● Your objective
Only lines containing the string "WAIT" belong in the answer; copy all of them from the entries.
-------
## src/rtl/ls_unit.sv

```systemverilog
// ls_unit: in-order load/store front end. Requests are queued, issued one at a
// time to a word-addressed memory controller, and retired with a tagged
// completion pulse. Byte and half stores are done as read-modify-write.
module ls_unit #(
  parameter int FIFO_DEPTH = 4,
  parameter int TAG_WIDTH  = 4
) (
  input  logic                 clk,
  input  logic                 rst,
  input  logic                 in_valid,
  output logic                 in_ready,
  input  logic                 in_we,
  input  logic [2:0]           in_funct3,
  input  logic [31:0]          in_addr,
  input  logic [31:0]          in_data,
  input  logic [TAG_WIDTH-1:0] in_tag,
  input  logic                 flush,
  output logic                 ls_valid,
  output logic                 ls_we,
  output logic [31:0]          ls_addr,
  output logic [31:0]          ls_src,
  input  logic                 ls_done,
  input  logic [31:0]          ls_data,
  output logic                 out_valid,
  output logic [TAG_WIDTH-1:0] out_tag,
  output logic [31:0]          out_data,
  output logic                 out_err
);
  localparam int PW = $clog2(FIFO_DEPTH);
  localparam int CW = $clog2(FIFO_DEPTH + 1);

  typedef struct packed {
    logic                 we;
    logic [2:0]           f3;
    logic [31:0]          addr;
    logic [31:0]          data;
    logic [TAG_WIDTH-1:0] tag;
  } req_t;

  typedef enum logic [1:0] {IDLE, REQ, WAIT} state_t;

  req_t          r_q [FIFO_DEPTH];
  logic [PW-1:0] r_rd, r_wr;
  logic [CW-1:0] r_count;
  state_t        r_state, w_nstate;
  req_t          r_cur;
  logic          r_wr_phase;   // RMW store has moved on to its write access
  logic          r_flushed;    // in-flight op was flushed; retire silently

  req_t                 w_head;
  logic                 w_push, w_pop, w_rmw_rd;
  logic                 w_issue, w_iss_we;
  logic [31:0]          w_iss_addr, w_iss_src;
  logic                 w_fin, w_fin_err;
  logic [31:0]          w_fin_data;
  logic [TAG_WIDTH-1:0] w_fin_tag;

  // Illegal width/direction combination or misaligned access
  function automatic logic f_bad(input logic we, input logic [2:0] f3, input logic [1:0] a);
    case (f3)
      3'b000:  f_bad = 1'b0;
      3'b001:  f_bad = a[0];
      3'b010:  f_bad = (a != 2'b00);
      3'b100:  f_bad = we;
      3'b101:  f_bad = we | a[0];
      default: f_bad = 1'b1;
    endcase
  endfunction

  // Extract and extend the addressed lane of a read word
  function automatic logic [31:0] f_load(input logic [2:0] f3, input logic [1:0] a,
                                         input logic [31:0] w);
    logic [7:0]  b;
    logic [15:0] h;
    b = w[{a, 3'b000} +: 8];
    h = a[1] ? w[31:16] : w[15:0];
    case (f3)
      3'b000:  f_load = {{24{b[7]}}, b};
      3'b100:  f_load = {24'd0, b};
      3'b001:  f_load = {{16{h[15]}}, h};
      3'b101:  f_load = {16'd0, h};
      default: f_load = w;
    endcase
  endfunction

  // Insert the store byte/half into the word read back from memory
  function automatic logic [31:0] f_merge(input logic [2:0] f3, input logic [1:0] a,
                                          input logic [31:0] w, input logic [31:0] d);
    f_merge = w;
    if (f3 == 3'b000) f_merge[{a, 3'b000} +: 8] = d[7:0];
    else              f_merge[{a[1], 4'b0000} +: 16] = d[15:0];
  endfunction

  assign in_ready = (r_count < CW'(FIFO_DEPTH));
  assign w_head   = r_q[r_rd];
  assign w_push   = in_valid && in_ready && !flush;
  assign w_rmw_rd = r_cur.we && (r_cur.f3 != 3'b010) && !r_wr_phase;

  // Queue storage; only written on an accepted push
  always_ff @(posedge clk) begin
    if (w_push) r_q[r_wr] <= '{we: in_we, f3: in_funct3, addr: in_addr, data: in_data, tag: in_tag};
  end

  // Queue pointers and occupancy; flush empties the queue outright
  always_ff @(posedge clk) begin
    if (rst || flush) begin
      r_rd    <= '0;
      r_wr    <= '0;
      r_count <= '0;
    end else begin
      if (w_push) r_wr <= r_wr + 1'b1;
      if (w_pop)  r_rd <= r_rd + 1'b1;
      r_count <= r_count + CW'(w_push) - CW'(w_pop);
    end
  end

  // FSM state register
  always_ff @(posedge clk) begin
    if (rst) r_state <= IDLE;
    else     r_state <= w_nstate;
  end

  // Next state, pop/issue decisions and completion values
  always_comb begin
    w_nstate   = r_state;
    w_pop      = 1'b0;
    w_issue    = 1'b0;
    w_iss_we   = 1'b0;
    w_iss_addr = {2'b00, r_cur.addr[31:2]};
    w_iss_src  = r_cur.data;
    w_fin      = 1'b0;
    w_fin_err  = 1'b0;
    w_fin_data = '0;
    w_fin_tag  = r_cur.tag;
    case (r_state)
      IDLE: begin
        if (r_count != '0 && !flush) begin
          w_pop     = 1'b1;
          w_fin_tag = w_head.tag;
          if (f_bad(w_head.we, w_head.f3, w_head.addr[1:0])) begin
            w_fin     = 1'b1;
            w_fin_err = 1'b1;
          end else begin
            w_issue    = 1'b1;
            w_iss_we   = w_head.we && (w_head.f3 == 3'b010);
            w_iss_addr = {2'b00, w_head.addr[31:2]};
            w_iss_src  = w_head.data;
            w_nstate   = REQ;
          end
        end
      end
      REQ: w_nstate = WAIT;
      WAIT: begin
        if (ls_done) begin
          if (w_rmw_rd) begin
            w_issue   = 1'b1;
            w_iss_we  = 1'b1;
            w_iss_src = f_merge(r_cur.f3, r_cur.addr[1:0], ls_data, r_cur.data);
            w_nstate  = REQ;
          end else begin
            w_fin      = 1'b1;
            w_fin_data = r_cur.we ? 32'd0 : f_load(r_cur.f3, r_cur.addr[1:0], ls_data);
            w_nstate   = IDLE;
          end
        end
      end
      default: w_nstate = IDLE;
    endcase
  end

  // Current op, RMW phase and flush-suppression tracking
  always_ff @(posedge clk) begin
    if (rst) begin
      r_cur      <= '0;
      r_wr_phase <= 1'b0;
      r_flushed  <= 1'b0;
    end else begin
      if (w_pop) begin
        r_cur      <= w_head;
        r_wr_phase <= 1'b0;
      end else if (w_issue) begin
        r_wr_phase <= 1'b1;
      end
      if (w_nstate == IDLE) r_flushed <= 1'b0;
      else if (flush)       r_flushed <= 1'b1;
    end
  end

  // Registered memory request and completion outputs
  always_ff @(posedge clk) begin
    if (rst) begin
      ls_valid  <= 1'b0;
      ls_we     <= 1'b0;
      ls_addr   <= '0;
      ls_src    <= '0;
      out_valid <= 1'b0;
      out_tag   <= '0;
      out_data  <= '0;
      out_err   <= 1'b0;
    end else begin
      ls_valid <= w_issue;
      if (w_issue) begin
        ls_we   <= w_iss_we;
        ls_addr <= w_iss_addr;
        ls_src  <= w_iss_src;
      end
      out_valid <= w_fin && !flush && !r_flushed;
      if (w_fin) begin
        out_tag  <= w_fin_tag;
        out_data <= w_fin_data;
        out_err  <= w_fin_err;
      end
    end
  end

endmodule

```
-------
● Written solution
  typedef enum logic [1:0] {IDLE, REQ, WAIT} state_t;
      REQ: w_nstate = WAIT;
      WAIT: begin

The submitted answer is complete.